Italy again resumes her place among the nations. And we find the
great Germanic family has been sighing for a nationality. That race,
whose overmastering civilization is acknowledged by all the world,
has hitherto been divided into petty Principalities and States, such as
Virginia and South Carolina aspire to be, but now are coming
together and asserting their unity, their national existence, and are
now able to dominate all the nations of Europe. We should then
cherish this idea, that while the States have their rights sacred and
unapproachable, which we should guard with untiring vigilance,
never permitting an encroachment, and remembering that such
encroachment is as much a violation of the Constitution of the
United States as to encroach upon the rights of the general
Government, still bearing in mind that the States are but subordinate
parts of one great nation, and that the nation is over, all even as God
is over the universe. Without entering into any of the consequences
that flow from this doctrine, allow me for to-night to refer to that
great national attribute, that great national duty—the duty and the
power to protect the citizen in the enjoyment of life, liberty, and
property. If the Government of the United States has not the power
to protect the citizens of the United States in the enjoyment of life,
liberty, and property in cases where the States fail, or refuse, or are
unable to grant protection, then that Government should be
amended, or should give place to a better. Great Britain sent forth a
costly and powerful expedition to Abyssinia to rescue four British
subjects who had been captured and imprisoned by the government
of that country. She has recently threatened Greece with war, if she
did not use all her power to bring to justice two brigands who had
lately murdered two British subjects. These things are greatly to the
honor of Great Britain. And our Government threatened Austria with
war if she did not release Martin Kosta, who had declared his
intention to become a citizen of the United States, and was therefore
protected by the Government of the United States. More recently we
have made war upon Corea, a province in Asia, and slaughtered her
people, and battered down her forts, because Americans shipwrecked
upon her coast were murdered and the government had refused to
give satisfaction for it. And if a mob in London should murder half a
dozen American citizens, we would call upon that government to use
all its power to bring the murderers to punishment, and if Great
Britain did not do so, it would be regarded as a cause of war. And yet
some people entertain the idea that our Government has the power
to protect its citizens everywhere except upon its own soil. The idea
that I would advocate, the doctrine that I would urge as being the
only true and national one, flowing inevitably from national
sovereignty, is that our Government has the right to protect her
citizens in the enjoyment of life, liberty, and property wherever the
flag floats, whether at home or abroad.
Speech of Hon. J. Proctor Knott, of Kentucky,

Delivered in the House of Representatives on the St. Croix and


Superior Land Grant, January 21, 1871.
The house having under consideration the joint resolution (S. R.

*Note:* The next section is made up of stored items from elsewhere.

### src/rtl/trace_pkg.sv
package trace_pkg;

   // Lane counts
   localparam int issue_width  = 2;
   localparam int commit_width = 2;

   // Shadow ROB geometry with one bank per commit lane
   localparam int bank_bits      = 1;
   localparam int rob_depth_bits = 3;
   localparam int rob_depth      = 1 << rob_depth_bits;
   localparam int push_size_bits = $clog2(issue_width + 1);

   localparam int num_irq = 8;

   // Trace memory
   localparam int trace_depth_bits = 6;
   localparam int trace_depth      = 1 << trace_depth_bits;

   // Writers are lane 0, lane 1 and irq
   localparam int num_writers = 3;
   localparam int writer_bits = $clog2(num_writers);
   localparam int irq_writer  = num_writers - 1;

   typedef logic [31:0]                 insn_t;
   // Word address whose byte address is {pc, 2'b00}
   typedef logic [29:0]                 pc_t;
   typedef logic [4:0]                  lrf_addr_t;
   typedef logic [31:0]                 data_t;
   typedef logic [rob_depth_bits-1:0]   rob_id_t;
   typedef logic [bank_bits-1:0]        bank_t;
   typedef logic [num_irq-1:0]          irq_vec_t;
   typedef logic [trace_depth_bits-1:0] trace_addr_t;
   typedef logic [15:0]                 cnt_t;

   typedef enum logic {
      rec_commit = 1'b0,
      rec_irq    = 1'b1
   } rec_kind_t;

   typedef struct packed {
      rec_kind_t kind;
      logic      lane;
      logic      excp;
      logic      we;
      lrf_addr_t waddr;
      pc_t       pc;
      insn_t     insn;
      data_t     wdata;
      irq_vec_t  irr;
   } trace_rec_t;

   typedef struct packed {
      logic      fire;
      logic      excp;
      pc_t       pc;
      logic      we;
      lrf_addr_t waddr;
      data_t     wdata;
   } commit_lane_t;

   typedef struct packed {
      bank_t   bank;
      rob_id_t id;
   } rob_push_t;

endpackage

No. 11) extending the time to construct a railroad from St. Croix river
or lake to the west end of Lake Superior and to Bayfield—
Mr. Knott said: Mr. Speaker—If I could be actuated by any
conceivable inducement to betray the sacred trust in me by those to
whose generous confidence I am indebted for the honor of a seat on
this floor; if I could be influenced by any possible consideration to
become instrumental in giving away, in violation of their known
wishes any portion of their interest in the public domain for the mere
promotion of any railroad enterprise whatever, I should certainly feel
a strong inclination to give this measure my most earnest and hearty
support; for I am assured that its success would materially enhance
the pecuniary prosperity of some of the most valued friends I have on
earth; friends for whose accommodation I would be willing to make
almost any sacrifice not involving my personal honor or my fidelity
as the trustee of an express trust. And that act of itself would be
sufficient to countervail almost any objection I might entertain to the
passage of this bill not inspired by any imperative and inexorable
sense of public duty.
But, independent of the seductive influences of private friendship,
to which I admit I am, perhaps, as susceptible as any of the
gentlemen I see around me, the intrinsic merits of the measure itself
are of such an extraordinary character as to commend it most
strongly to the favorable consideration of every member of this
house, myself not excepted, notwithstanding my constituents, in
whose behalf alone I am acting here, would not be benefited by its
passage one particle more than they would be by a project to
cultivate an orange grove on the bleakest summit of Greenland’s icy
mountains.
Now, sir, as to those great trunk lines of railways, spanning the
continent from ocean to ocean, I confess my mind has never been
fully made up. It is true they may afford some trifling advantages to
local traffic, and they may even in time become the channels of a
more extended commerce. Yet I have never been thoroughly satisfied
either of the necessity or expediency of projects promising such
meagre results to the great body of our people. But with regard to the
transcendent merits of the gigantic enterprise contemplated in this
bill, I have never entertained the shadow of a doubt.
Years ago, when I first heard that there was somewhere in the vast
terra incognita, somewhere in the bleak regions of the great
northwest, a stream of water known to the nomadic inhabitants of
the neighborhood as the river St. Croix, I became satisfied that the
construction of a railroad from that raging torrent to some point in
the civilized world was essential to the happiness and prosperity of
the American people if not absolutely indispensable to the perpetuity
of republican institutions on this continent. I felt instinctively that
the boundless resources of that prolific region of sand and pine
shrubbery would never be fully developed without a railroad
constructed and equipped at the expense of the government, and
perhaps not then. I had an abiding presentiment that, some day or
other, the people of this whole country, irrespective of party
affiliations, regardless of sectional prejudices, and “without
distinction of race, color, or previous condition of servitude,” would
rise in their majesty and demand an outlet for the enormous
agricultural productions of those vast and fertile pine barrens,
drained in the rainy season by the surging waters of the turbid St.
Croix.
These impressions, derived simply and solely from the “eternal
fitness of things,” were not only strengthened by the interesting and
eloquent debate on this bill, to which I listened with so much
pleasure the other day, but intensified, if possible, as I read over this
morning, the lively colloquy which took place on that occasion, as I
find it reported in last Friday’s Globe. I will ask the indulgence of the
house while I read a few short passages, which are sufficient, in my
judgment, to place the merits of the great enterprise, contemplated
in the measure now under discussion, beyond all possible
controversy.
The honorable gentleman from Minnesota (Mr. Wilson), who, I
believe, is managing this bill, in speaking of the character of the
country through which this railroad is to pass, says this:
“We want to have the timber brought to us as cheaply as possible.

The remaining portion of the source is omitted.